If you’re over the discomfort that comes with constipation, here are three healthy ways it can be alleviated - so you can get back to feeling like your energised self. By Nutritionist and GoodnessMe Box Health Editor Melissa Fine.
A plant-based nutrient, there are two kinds of fibre – soluble and insoluble, which can both help get things moving along nicely.
Inherent to plant cells, soluble fibre attracts water and can help alleviate constipation by increasing transit time - the time it takes for the food you eat to pass through the other end. Oats, legumes, fruit, veg, nuts and seeds are all good sources. Psyllium husk, a popular fibre supplement (derived from psyllium seed) contains a mixture of soluble and insoluble fibre.

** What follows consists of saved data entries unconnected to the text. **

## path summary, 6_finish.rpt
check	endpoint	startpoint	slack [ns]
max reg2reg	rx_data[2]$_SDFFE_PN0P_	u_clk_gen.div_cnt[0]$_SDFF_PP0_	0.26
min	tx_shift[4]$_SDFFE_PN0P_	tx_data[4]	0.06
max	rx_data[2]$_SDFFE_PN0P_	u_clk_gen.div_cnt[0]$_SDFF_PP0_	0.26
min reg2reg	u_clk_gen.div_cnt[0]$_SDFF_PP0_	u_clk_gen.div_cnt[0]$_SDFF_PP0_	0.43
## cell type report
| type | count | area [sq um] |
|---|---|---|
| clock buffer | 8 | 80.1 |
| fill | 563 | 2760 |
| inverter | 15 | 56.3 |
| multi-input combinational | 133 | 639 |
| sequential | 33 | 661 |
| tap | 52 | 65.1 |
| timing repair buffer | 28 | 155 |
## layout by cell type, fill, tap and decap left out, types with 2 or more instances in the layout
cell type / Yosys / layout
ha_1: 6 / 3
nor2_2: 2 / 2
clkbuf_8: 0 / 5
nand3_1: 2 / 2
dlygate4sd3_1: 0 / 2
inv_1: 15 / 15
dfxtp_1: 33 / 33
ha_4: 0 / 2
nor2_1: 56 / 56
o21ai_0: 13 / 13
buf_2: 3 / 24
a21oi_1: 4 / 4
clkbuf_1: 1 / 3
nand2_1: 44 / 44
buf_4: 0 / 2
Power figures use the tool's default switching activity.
===== src/rtl/multicycle_ctrl.sv =====
// Multicycle CPU main control unit.
// Moore FSM that sequences fetch/decode/execute/memory/writeback for a small
// MIPS-like subset (R-type, lw, sw, beq, j, addi). Besides the datapath
// controls it exposes the current state code, a one-cycle illegal-opcode flag
// and a wrapping count of retired instructions.
//
// Handshake: mem_req is held high for as long as the FSM waits on memory;
// mem_ready is a completion strobe that only has meaning while mem_req=1.
// The cycle in which mem_ready=1 is seen ends the wait, and the write strobes
// tied to that access (ir_we/pc_we in FETCH, mem_we in MEM_WRITE) pulse in
// that same cycle.
module multicycle_ctrl #(
    parameter int CNT_W = 16
) (
    input  logic             clk,
    input  logic             rst_n,
    input  logic [5:0]       op,
    input  logic             zero,
    input  logic             mem_ready,
    output logic             mem_req,
    output logic             iord,
    output logic             ir_we,
    output logic             pc_we,
    output logic             mem_we,
    output logic             reg_we,
    output logic             reg_dst,
    output logic             mem_to_reg,
    output logic             alu_src_a,
    output logic [1:0]       alu_src_b,
    output logic [1:0]       pc_src,
    output logic [2:0]       AluOp,
    output logic [3:0]       state,
    output logic             illegal_op,
    output logic [CNT_W-1:0] retired
);

    typedef enum logic [3:0] {
        S_FETCH     = 4'd0,
        S_DECODE    = 4'd1,
        S_MEM_ADDR  = 4'd2,
        S_MEM_READ  = 4'd3,
        S_MEM_WB    = 4'd4,
        S_MEM_WRITE = 4'd5,
        S_EXEC      = 4'd6,
        S_ALU_WB    = 4'd7,
        S_BRANCH    = 4'd8,
        S_JUMP      = 4'd9,
        S_ADDI_EXEC = 4'd10,
        S_ADDI_WB   = 4'd11
    } state_t;

    localparam logic [5:0] OP_RTYPE = 6'b000000;
    localparam logic [5:0] OP_LW    = 6'b100011;
    localparam logic [5:0] OP_SW    = 6'b101011;
    localparam logic [5:0] OP_BEQ   = 6'b000100;
    localparam logic [5:0] OP_J     = 6'b000010;
    localparam logic [5:0] OP_ADDI  = 6'b001000;

    state_t           r_state;
    state_t           w_next;
    logic             r_illegal_op;
    logic [CNT_W-1:0] r_retired;
    logic             w_op_known;
    logic             w_retire;

    assign state      = r_state;
    assign illegal_op = r_illegal_op;
    assign retired    = r_retired;

    // Opcodes the decoder dispatches on; anything else is dropped back to FETCH.
    always_comb begin
        w_op_known = 1'b0;
        case (op)
            OP_RTYPE, OP_LW, OP_SW, OP_BEQ, OP_J, OP_ADDI: w_op_known = 1'b1;
            default:                                       w_op_known = 1'b0;
        endcase
    end

    // An instruction retires on the edge that takes its final state back to FETCH.
    always_comb begin
        w_retire = 1'b0;
        if (w_next == S_FETCH) begin
            case (r_state)
                S_MEM_WB, S_MEM_WRITE, S_ALU_WB, S_ADDI_WB, S_BRANCH, S_JUMP:
                    w_retire = 1'b1;
                default:
                    w_retire = 1'b0;
            endcase
        end
    end

    // State, illegal-opcode flag and retire counter registers.
    always_ff @(posedge clk or negedge rst_n) begin
        if (!rst_n) begin
            r_state      <= S_FETCH;
            r_illegal_op <= 1'b0;
            r_retired    <= '0;
        end else begin
            r_state      <= w_next;
            r_illegal_op <= (r_state == S_DECODE) && !w_op_known;
            if (w_retire) begin
                r_retired <= r_retired + 1'b1;
            end
        end
    end

    // Next-state and Moore outputs; every control defaults to 0.
    // The FETCH strobes are qualified with rst_n so that a memory completion
    // arriving while reset is held cannot write IR or PC.
    always_comb begin
        w_next     = r_state;
        mem_req    = 1'b0;
        iord       = 1'b0;
        ir_we      = 1'b0;
        pc_we      = 1'b0;
        mem_we     = 1'b0;
        reg_we     = 1'b0;
        reg_dst    = 1'b0;
        mem_to_reg = 1'b0;
        alu_src_a  = 1'b0;
        alu_src_b  = 2'b00;
        pc_src     = 2'b00;
        AluOp      = 3'b000;
        case (r_state)
            S_FETCH: begin
                mem_req   = 1'b1;
                alu_src_b = 2'b01;
                if (mem_ready) begin
                    ir_we  = rst_n;
                    pc_we  = rst_n;
                    w_next = S_DECODE;
                end
            end
            S_DECODE: begin
                alu_src_b = 2'b11;
                case (op)
                    OP_RTYPE:     w_next = S_EXEC;
                    OP_LW, OP_SW: w_next = S_MEM_ADDR;
                    OP_BEQ:       w_next = S_BRANCH;
                    OP_J:         w_next = S_JUMP;
                    OP_ADDI:      w_next = S_ADDI_EXEC;
                    default:      w_next = S_FETCH;
                endcase
            end
            S_MEM_ADDR: begin
                alu_src_a = 1'b1;
                alu_src_b = 2'b10;
                w_next    = (op == OP_SW) ? S_MEM_WRITE : S_MEM_READ;
            end
            S_MEM_READ: begin
                mem_req = 1'b1;
                iord    = 1'b1;
                if (mem_ready) begin
                    w_next = S_MEM_WB;
                end
            end
            S_MEM_WB: begin
                reg_we     = 1'b1;
                mem_to_reg = 1'b1;
                w_next     = S_FETCH;
            end
            S_MEM_WRITE: begin
                mem_req = 1'b1;
                iord    = 1'b1;
                if (mem_ready) begin
                    mem_we = 1'b1;
                    w_next = S_FETCH;
                end
            end
            S_EXEC: begin
                alu_src_a = 1'b1;
                AluOp     = 3'b111;
                w_next    = S_ALU_WB;
            end
            S_ALU_WB: begin
                reg_we  = 1'b1;
                reg_dst = 1'b1;
                w_next  = S_FETCH;
            end
            S_BRANCH: begin
                alu_src_a = 1'b1;
                AluOp     = 3'b001;
                pc_src    = 2'b01;
                pc_we     = zero;
                w_next    = S_FETCH;
            end
            S_JUMP: begin
                pc_src = 2'b10;
                pc_we  = 1'b1;
                w_next = S_FETCH;
            end
            S_ADDI_EXEC: begin
                alu_src_a = 1'b1;
                alu_src_b = 2'b10;
                w_next    = S_ADDI_WB;
            end
            S_ADDI_WB: begin
                reg_we = 1'b1;
                w_next = S_FETCH;
            end
            default: begin
                w_next = S_FETCH;
            end
        endcase
    end

endmodule


===== config.mk =====
export PLATFORM = sky130hd
export DESIGN_NAME = multicycle_ctrl
export DESIGN_NICKNAME = d
export VERILOG_FILES = /design/src/rtl/multicycle_ctrl.sv
export SDC_FILE = /design/constraint.sdc
export NUM_CORES = 1
export LEC_CHECK = 0
export CAP_MARGIN = 20
export CORE_ASPECT_RATIO = 2
export CORE_UTILIZATION = 26
export CTS_BUF_LIST = sky130_fd_sc_hd__clkbuf_4
export DETAILED_ROUTE_END_ITERATION = 6
export GPL_TIMING_DRIVEN = 0
export HOLD_SLACK_MARGIN = 0.06
export SYNTH_ARGS = -nofsm -noshare
export SYNTH_HDL_FRONTEND = slang
export SYNTH_SLANG_ARGS = --single-unit

===== constraint.sdc =====
create_clock -name clk -period 2 [get_ports clk]
set_input_delay 0.5 -clock clk [delete_from_list [all_inputs] [get_ports clk]]
set_output_delay 0.5 -clock clk [all_outputs]
set_load 0.01 [all_outputs]

== Word-level counts from Yosys, hierarchy flattened ==
Index checks and enable logic that the tools add are counted.
Storage, ports and cells
  logic and storage cells: 56
  register bits after elaboration: 21
  output and inout port bits: 37
  input bits: 10
Operators by class
  add/subtract/negate cells: 1
  multiplexer cells: 23
  reduce and logical (&&, ||, !) cells: 13
  eq/ne operators: 16
Operator list (count)
  $pmux 4 s7: 1
  $pmux 4 s5: 1
  $add 16x1->16 const B: 1
  $eq 4x3->1 const B: 4
  $eq 4x4->1 const B: 4
  $mux 1: 13
  $eq 6x6->1 const B: 2
  $mux 4: 3
  $reduce_or 6->1: 2
  $eq 4x2->1 const B: 2
  $logic_not 4->1: 2
  $eq 6x2->1 const B: 1
  $eq 6x3->1 const B: 1
  $eq 6x4->1 const B: 1
  $logic_not 6->1: 1
  $pmux 2 s3: 1
  $pmux 3 s2: 1
  $reduce_or 2->1: 3
  $reduce_or 3->1: 2
  $eq 4x1->1 const B: 1
  $pmux 2 s2: 1
  $reduce_or 4->1: 1
  $mux 3: 1
  $pmux 1 s3: 1
  2 further kinds: 2

== Logic depth before layout (Yosys ltp) ==
  word-level depth: 6
  gate-level depth with buffers: 6
  mapped depth without buffers: 5

== Worst setup path before layout ==
OpenSTA, ideal clock, no wires.
  path type: reg2out
  from: register r_state[2], in the netlist state[2]
  to: output port pc_we
  slack: 20 ps
  stages on the path, launching flop included: 5
  path buffers: 1
  arrival time: 1480 ps
  data required time: 1500 ps
  cell sequence: dfrtp_1 -> or2_1 -> buf_4 -> nor4_1 -> o21bai_1
On the way
  word-level cells in the longest chain between the ends: 2
  elaborated cells on any way between the ends: 4
  classes of those cells: eq/ne (2); mux (1); reduce/logical (1)
Ends and longest elaborated chain
  from (decl): line 59  | state_t r_state;
  from (signal assigned): line 99  | r_state <= w_next;
  $eq 4x4->1 / $logic_not 4->1 (equally long branches): line 124  | case (r_state)
  $pmux 1 s3 (*): line 124
  to (decl): line 23  | output logic pc_we,
Every way passes the cells marked *; elsewhere a longest branch is shown, timed or not.

== Final worst setup path ==
  from: register r_state[3], in the netlist state[3]
  to: output port pc_we
The elaborated chain is that of the path after synthesis.

==> summary.md <==
| Metric | Value |
|---|---|
| Status | `finished, violations left` |
| Failing checks | `setup timing` |
| Tcrit/Tclk final | `1.081` |
| Compound-Gate Fraction of Synth Area | `0.1041` |
| CP Depth | `6` |
| Hold slack | `0.4749 ns` |
| Starting DRT DRC Count | `21` |
| Peak supply drop | `572.3 µV` |
| Sequential share of power | `0.284` |
| Die W | `approximately 52 µm` |
| Top cell type by total area after synthesis | `dfrtp_1` |
| Top Ports | `47` |
| WP data required | `1.50 ns` |
| Dpl hpwl | `2.568 mm` |
| Final Non-Filler Cells | `~270` |
| Worst reg-to-reg path cell count | `8` |
| Root buffer cell | `clkbuf_4` |
| CP arrival | `~1.7 ns` |
| Internal power | `1236 µW` |
| Yosys reg bits | `21` |
| GRT Residual Overflow | `0` |
| Tmin final | `2.162 ns` |
| Slowest stage cell, crit path | `dfrtp_2` |
| Gate power share | `0.604` |
| Synth top area share | `0.3974` |
| Die ar. | `5393 µm²` |
| # port buffers | `46` |
| CTS tree | `yes` |
| Clk_lat worst skew | `0.31 ns` |
| Worst path most repeated cell | `buf_6` |
| Vias per std cell | `5.096` |
| Buf/Inv on CP | `3` |
| CP cell instances | `buf_6 > or2_1 > buf_6 > nor4_4 > o21bai_1 > buf_2` |
| XOR/XNOR Fraction of Synth Area | `0.1126` |
| Number of global-route vias before repair | `1281` |
| Routability cong. | `0.8084` |
| Final Slew Violations | `0` |
| Core Area | `4865 µm²` |
| Worst Hold Depth | `1` |
| Layout area overhead | `62.06%` |
| Initial antenna violation count | `0` |
| DR WL/cell | `14.04 µm` |
| Final TNS setup | `-0.3955 ns` |
| Top delay family on crit path | `flip-flops` |
| Leakage | `0.001008 µW` |
| Largest net degree at the start of global routing | `14` |
| Final Skew | `0.004416 ns` |
| Gate count of the mapped netlist | `144` |
| Clock power share | `0.112` |
| Utilization after layout | `0.4406` |
| Final ANT Viol Nets | `0` |
| Synth Warn # | `0` |
| Chip height | `102.9 µm` |
| Critical Path Fanout Max | `5` |
| Layout cells sized above 1 | `0.3411` |
| Setup ws final | `-0.1620 ns` |
| Critical setup path kind | `flop to output port` |
| Vias | `1381` |
| Critical path endpoint category | `output port` |
| Clock Path Buffers | `2` |
| Rows | `36` |
| Final setup vio count | `6` |
| F_max | `~0.46 GHz` |
| Final hold vios | `0` |
| EDFF count, synth | `0` |
| Asr flop ratio synth | `1.000` |
| Total CTS buffers | `3` |
| Biggest cell delay along the critical path | `0.44 ns` |
| Mux share of post-synthesis cell area | `0.008515` |
| Post-Synth Adder-Cell Area | `0.009461` |
| First-pass GRT wire length | `6.113 mm` |
| Post-Syn Area per Cell | `9.184 µm²` |
| Slew headroom | `0.5781` |
| Clock-pin slew on the worst setup and hold paths | `0.12 ns` |
| Antenna diode count | `0` |
| Clock sink count | `21` |
| Worst min path class | `flop to flop` |
| First drt pass iteration count | `4` |
| Post-synthesis simple-gate area fraction | `0.3283` |
| Final net count | `226` |
| H-tree Lvls | `1` |
| Commonest register cell after synthesis | `dfrtp_1` |
| DRC viols | `0` |
| # placed instances | `247` |
| Syn Std Cell Area | `1323 µm²` |
| Starting density of the core | `0.2719` |
| Actual slew at the worst max-slew pin | `0.6308 ns` |
| RSZ-0062 raised after global routing | `true` |
| Cell variety after synth | `39` |
| Sw Ratio | `0.3982` |
| Routed WL | `3.806 mm` |
| Overall global routing resource usage | `0.1523` |
| Top area cells in the synthesized netlist | `dfrtp_1 40%, xor2_1 6.6%, nor3_1 5.3%, xnor2_1 4.6%, nor2_1 4.5%` |
| Startpoint types | `flop` |
| Post-synthesis sequential area ratio | `0.3974` |
| Largest family of logic cells by synthesized area | `simple AND/OR/NAND/NOR gates` |
| Max cap viols | `0` |
| Mapped Nets | `155` |
| Post-Place Setup Slack | `-1.440 ns` |
| Switching power | `818.1 µW` |
| Power per cell area | `approximately 960 nW/µm²` |
sequential cells by signal, summed over array words and instances (netlist names):
register	count
state	4
retired	16
illegal_op	1
power by group through the flow:
| stage | clock network, µW | logic (µW) | registers [µW] |
|---|---|---|---|
| CTS | 235 | 1130 | 578 |
| global placement | 0 | 917 | 599 |
| floorplan | 0 | 464 | 611 |
| detailed placement | 0 | 927 | 601 |
| global route | 253 | 1330 | 593 |
| finish | 230 | 1240 | 583 |
per-layer routing:
metal  GRT usage  vias to the layer above  share of wire
met1      0.1565                      682           0.35
met2      0.2902                       32           0.60
met4     0.07085                        0          0.025
met3     0.01770                        7          0.027
met5           0                        -              0
li1            -                      660              -
cell families after synthesis:
group / Yosys count
AO/OA/AOI/OAI: 20
XOR/XNOR: 17
adder cells (fa/ha/maj): 1
buffers and inverters: 11
flip-flops: 21
multiplexers: 1
AND/OR/NAND/NOR: 73
layout by cell type (no fill, tap or decap), types with 4 or more instances in the layout:
cell / n
o21ai_0: 4
buf_6: 9
nor4_4: 4
clkdlybuf4s50_1: 25
buf_2: 10
nor3_1: 12
nand3_1: 7
dfrtp_1: 17
nor2_1: 15
xor2_1: 10
dfrtp_2: 4
and3_1: 4
clkbuf_4: 4
buf_4: 18
nand2_1: 7
clkbuf_2: 4
xnor2_1: 6
nand2b_4: 4
Yosys cell counts (all sizes together) (4+ instances only):
library cell   n
and3           4
xnor2          7
a21oi          4
nor2          16
dfrtp         21
nand2b         5
nand2          9
o21ai          4
buf            5
xor2          10
nand3          7
nor4           6
nor3          14
nand4          4
metrics by stage:
step | total power, µW | instance area [µm²]
after floorplan | 1075 | 1323
after global placement | 1516 | 1854
after detailed placement | 1528 | 1854
after CTS | 1947 | 2087
after global routing | 2175 | 2143
final | 2054 | 2143
path summary, 6_finish.rpt:
check / start / endpoint / slack (ns)
worst max-delay path: state[3]$_DFF_PN0_ / pc_we / -0.16
worst min-delay path: retired[15]$_DFFE_PN0P_ / retired[15]$_DFFE_PN0P_ / 0.47
worst max register to register: state[3]$_DFF_PN0_ / state[0]$_DFF_PN0_ / 0.08
worst min register to register: retired[15]$_DFFE_PN0P_ / retired[15]$_DFFE_PN0P_ / 0.47
max in group asynchronous: rst_n / state[0]$_DFF_PN0_ / 0.81
min in group asynchronous: rst_n / retired[4]$_DFFE_PN0P_ / 0.65
cell type report:
type | count | area [µm²]
fillers | 481 | 2721
plain buffers | 6 | 77.57
repair buffers | 68 | 576.8
flip-flops and latches | 21 | 530.5
clock buffers | 4 | 30.03
multi-input cells | 112 | 845.8
well taps | 57 | 71.32
inverters | 3 | 11.26
repair_timing:
item,in CTS,in global routing
hold endpoints to repair,8,0
setup endpoints to repair,16,17
gates resized for setup,98,25
buffers inserted,15,6
hold buffers,2,0
pin swaps,2,4
(Power assumes the default switching activity.)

This is what makes up the structure of plant walls. It’s also your indigestible fibre, which helps add bulk and form to the stool, making for a more comfortable bowel movement. Bran (like wheat bran or rice bran if you’re gluten free), whole grains (like whole wheat, brown rice and quinoa) and fruit and vegetable skins (e.g. from sweet potatoes and tomatoes) are all rich in the stuff.
Another reason we love fibre: it serves as food (a ‘prebiotic’) for good gut bacteria (probiotics). Whole grains are especially rich in prebiotics, undergoing fermentation by gut bacteria and creating an environment that encourages certain beneficial probiotic strains to flourish.
Some ways to increase fibre in your diet:
Eating bran for breakfast everyday but still constipated?
The issue might be that you’re not drinking enough water. Water and fibre work together to get things moving along your digestive tract and to add bulk to your stool. If there’s not enough water to push it along, dietary fibre can actually clog you up further and leave you feeling bloated, gassy and lethargic.
If you have something like a tablespoon of chia, bran or psyllium husk in your smoothie or cereal for breakfast, following it with a glass or two of water can make a big difference.
Ever notice that nature calls as soon as you’ve finished (or sometimes during) your workout? Movement encourages peristalsis – the contraction and relaxation of the muscles of the digestive tract, which helps to propel food matter along.
Whether it’s a power walk, run, gym or pilates class, see if incorporating regular exercise into your routine on most days of the week makes a difference to your bowel habits.